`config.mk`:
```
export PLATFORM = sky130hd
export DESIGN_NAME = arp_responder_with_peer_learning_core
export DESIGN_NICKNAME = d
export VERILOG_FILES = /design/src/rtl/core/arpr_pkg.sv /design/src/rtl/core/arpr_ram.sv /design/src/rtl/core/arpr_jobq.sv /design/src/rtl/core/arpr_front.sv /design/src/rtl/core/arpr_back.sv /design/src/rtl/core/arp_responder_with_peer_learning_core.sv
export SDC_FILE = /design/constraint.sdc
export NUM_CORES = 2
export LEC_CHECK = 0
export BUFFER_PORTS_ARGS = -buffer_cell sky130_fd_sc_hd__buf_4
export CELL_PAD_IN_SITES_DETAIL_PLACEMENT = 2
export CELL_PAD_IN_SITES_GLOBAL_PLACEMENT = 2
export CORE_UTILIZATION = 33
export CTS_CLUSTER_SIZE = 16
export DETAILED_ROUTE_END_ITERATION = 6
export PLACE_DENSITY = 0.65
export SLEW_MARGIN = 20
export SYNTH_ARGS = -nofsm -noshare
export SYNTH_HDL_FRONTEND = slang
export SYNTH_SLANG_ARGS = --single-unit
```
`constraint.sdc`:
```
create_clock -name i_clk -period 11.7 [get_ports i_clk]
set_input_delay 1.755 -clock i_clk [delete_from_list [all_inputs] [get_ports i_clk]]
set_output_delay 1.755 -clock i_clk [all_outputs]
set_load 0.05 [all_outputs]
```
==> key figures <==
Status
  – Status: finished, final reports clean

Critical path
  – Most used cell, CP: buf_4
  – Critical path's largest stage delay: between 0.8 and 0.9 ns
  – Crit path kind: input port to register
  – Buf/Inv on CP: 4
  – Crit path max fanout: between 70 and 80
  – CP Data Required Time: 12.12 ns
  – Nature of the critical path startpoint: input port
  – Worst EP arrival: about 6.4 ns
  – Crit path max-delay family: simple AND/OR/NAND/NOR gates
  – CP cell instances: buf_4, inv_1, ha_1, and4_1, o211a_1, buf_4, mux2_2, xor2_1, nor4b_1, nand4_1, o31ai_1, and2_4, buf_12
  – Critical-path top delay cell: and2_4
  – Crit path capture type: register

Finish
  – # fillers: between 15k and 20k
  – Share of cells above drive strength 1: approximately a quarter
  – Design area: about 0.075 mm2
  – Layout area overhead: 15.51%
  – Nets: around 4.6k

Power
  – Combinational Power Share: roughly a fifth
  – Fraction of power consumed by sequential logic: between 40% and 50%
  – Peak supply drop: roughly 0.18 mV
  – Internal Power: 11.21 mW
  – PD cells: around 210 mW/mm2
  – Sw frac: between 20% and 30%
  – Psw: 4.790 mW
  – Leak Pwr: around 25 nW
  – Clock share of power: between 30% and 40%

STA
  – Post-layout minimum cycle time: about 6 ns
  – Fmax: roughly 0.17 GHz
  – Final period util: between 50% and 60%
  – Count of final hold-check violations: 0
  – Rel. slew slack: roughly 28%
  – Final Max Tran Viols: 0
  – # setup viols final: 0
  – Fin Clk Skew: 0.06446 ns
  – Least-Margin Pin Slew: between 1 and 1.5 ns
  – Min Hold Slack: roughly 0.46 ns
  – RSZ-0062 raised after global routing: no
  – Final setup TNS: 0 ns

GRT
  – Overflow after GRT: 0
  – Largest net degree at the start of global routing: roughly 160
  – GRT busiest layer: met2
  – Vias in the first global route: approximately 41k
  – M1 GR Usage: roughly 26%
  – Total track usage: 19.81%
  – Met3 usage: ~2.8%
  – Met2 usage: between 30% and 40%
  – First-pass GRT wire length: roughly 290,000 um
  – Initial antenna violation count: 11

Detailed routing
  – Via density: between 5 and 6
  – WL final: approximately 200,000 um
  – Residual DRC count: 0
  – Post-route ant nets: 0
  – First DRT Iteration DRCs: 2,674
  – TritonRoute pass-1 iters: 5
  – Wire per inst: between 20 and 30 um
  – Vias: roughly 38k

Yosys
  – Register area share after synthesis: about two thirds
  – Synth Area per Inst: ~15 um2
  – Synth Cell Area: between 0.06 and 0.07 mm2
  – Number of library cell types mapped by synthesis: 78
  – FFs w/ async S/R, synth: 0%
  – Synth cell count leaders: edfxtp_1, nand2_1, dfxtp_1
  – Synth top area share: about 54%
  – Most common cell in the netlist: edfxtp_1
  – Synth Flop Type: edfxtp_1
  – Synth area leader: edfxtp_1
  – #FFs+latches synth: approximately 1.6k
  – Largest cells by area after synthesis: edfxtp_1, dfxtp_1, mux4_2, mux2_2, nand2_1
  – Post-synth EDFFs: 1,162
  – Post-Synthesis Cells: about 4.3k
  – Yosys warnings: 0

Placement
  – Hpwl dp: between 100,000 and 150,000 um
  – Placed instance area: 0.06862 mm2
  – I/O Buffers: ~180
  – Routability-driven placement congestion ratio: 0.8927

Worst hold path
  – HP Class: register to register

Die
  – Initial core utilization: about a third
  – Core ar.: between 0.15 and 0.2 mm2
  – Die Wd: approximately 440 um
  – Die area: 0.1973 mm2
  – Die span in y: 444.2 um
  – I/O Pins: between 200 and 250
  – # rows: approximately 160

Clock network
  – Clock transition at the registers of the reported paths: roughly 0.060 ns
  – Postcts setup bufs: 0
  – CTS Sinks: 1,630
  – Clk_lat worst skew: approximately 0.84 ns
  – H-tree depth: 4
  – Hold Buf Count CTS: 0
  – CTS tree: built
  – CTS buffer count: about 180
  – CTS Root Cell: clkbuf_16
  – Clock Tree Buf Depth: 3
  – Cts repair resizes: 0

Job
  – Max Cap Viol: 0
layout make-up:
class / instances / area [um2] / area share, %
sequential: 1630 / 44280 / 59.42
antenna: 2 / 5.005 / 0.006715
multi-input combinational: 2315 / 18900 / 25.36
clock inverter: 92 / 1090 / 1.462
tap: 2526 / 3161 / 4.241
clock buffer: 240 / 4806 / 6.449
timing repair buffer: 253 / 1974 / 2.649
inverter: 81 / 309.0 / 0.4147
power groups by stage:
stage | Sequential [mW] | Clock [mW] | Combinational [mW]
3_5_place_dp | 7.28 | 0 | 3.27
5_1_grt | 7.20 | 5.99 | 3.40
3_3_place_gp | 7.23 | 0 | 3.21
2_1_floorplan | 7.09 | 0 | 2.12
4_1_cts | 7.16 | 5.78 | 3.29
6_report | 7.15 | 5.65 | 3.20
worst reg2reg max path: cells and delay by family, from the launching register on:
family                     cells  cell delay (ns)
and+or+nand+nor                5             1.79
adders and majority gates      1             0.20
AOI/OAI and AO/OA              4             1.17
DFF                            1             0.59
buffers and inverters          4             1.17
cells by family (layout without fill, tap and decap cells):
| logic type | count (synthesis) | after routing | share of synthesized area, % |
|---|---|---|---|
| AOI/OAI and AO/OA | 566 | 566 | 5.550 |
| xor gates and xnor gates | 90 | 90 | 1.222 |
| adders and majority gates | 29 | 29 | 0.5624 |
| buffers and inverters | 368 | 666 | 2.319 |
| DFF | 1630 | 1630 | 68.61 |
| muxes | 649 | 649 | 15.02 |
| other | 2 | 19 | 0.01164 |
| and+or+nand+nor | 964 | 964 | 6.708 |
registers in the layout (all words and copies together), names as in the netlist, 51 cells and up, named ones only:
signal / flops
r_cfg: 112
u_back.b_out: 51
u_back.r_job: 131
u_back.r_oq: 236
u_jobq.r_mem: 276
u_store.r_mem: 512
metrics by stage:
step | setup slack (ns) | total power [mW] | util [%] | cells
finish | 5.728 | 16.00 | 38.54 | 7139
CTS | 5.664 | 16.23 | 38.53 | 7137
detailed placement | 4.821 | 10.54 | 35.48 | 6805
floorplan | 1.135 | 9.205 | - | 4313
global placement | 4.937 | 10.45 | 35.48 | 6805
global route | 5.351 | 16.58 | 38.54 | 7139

Directions |
Take the line above containing "roughly 0.18 mV", the line containing "and 0.07 mm2", and all lines in between, and copy them exactly without anything else.

Task result |
  – Peak supply drop: roughly 0.18 mV
  – Internal Power: 11.21 mW
  – PD cells: around 210 mW/mm2
  – Sw frac: between 20% and 30%
  – Psw: 4.790 mW
  – Leak Pwr: around 25 nW
  – Clock share of power: between 30% and 40%

STA
  – Post-layout minimum cycle time: about 6 ns
  – Fmax: roughly 0.17 GHz
  – Final period util: between 50% and 60%
  – Count of final hold-check violations: 0
  – Rel. slew slack: roughly 28%
  – Final Max Tran Viols: 0
  – # setup viols final: 0
  – Fin Clk Skew: 0.06446 ns
  – Least-Margin Pin Slew: between 1 and 1.5 ns
  – Min Hold Slack: roughly 0.46 ns
  – RSZ-0062 raised after global routing: no
  – Final setup TNS: 0 ns

GRT
  – Overflow after GRT: 0
  – Largest net degree at the start of global routing: roughly 160
  – GRT busiest layer: met2
  – Vias in the first global route: approximately 41k
  – M1 GR Usage: roughly 26%
  – Total track usage: 19.81%
  – Met3 usage: ~2.8%
  – Met2 usage: between 30% and 40%
  – First-pass GRT wire length: roughly 290,000 um
  – Initial antenna violation count: 11

Detailed routing
  – Via density: between 5 and 6
  – WL final: approximately 200,000 um
  – Residual DRC count: 0
  – Post-route ant nets: 0
  – First DRT Iteration DRCs: 2,674
  – TritonRoute pass-1 iters: 5
  – Wire per inst: between 20 and 30 um
  – Vias: roughly 38k

Yosys
  – Register area share after synthesis: about two thirds
  – Synth Area per Inst: ~15 um2
  – Synth Cell Area: between 0.06 and 0.07 mm2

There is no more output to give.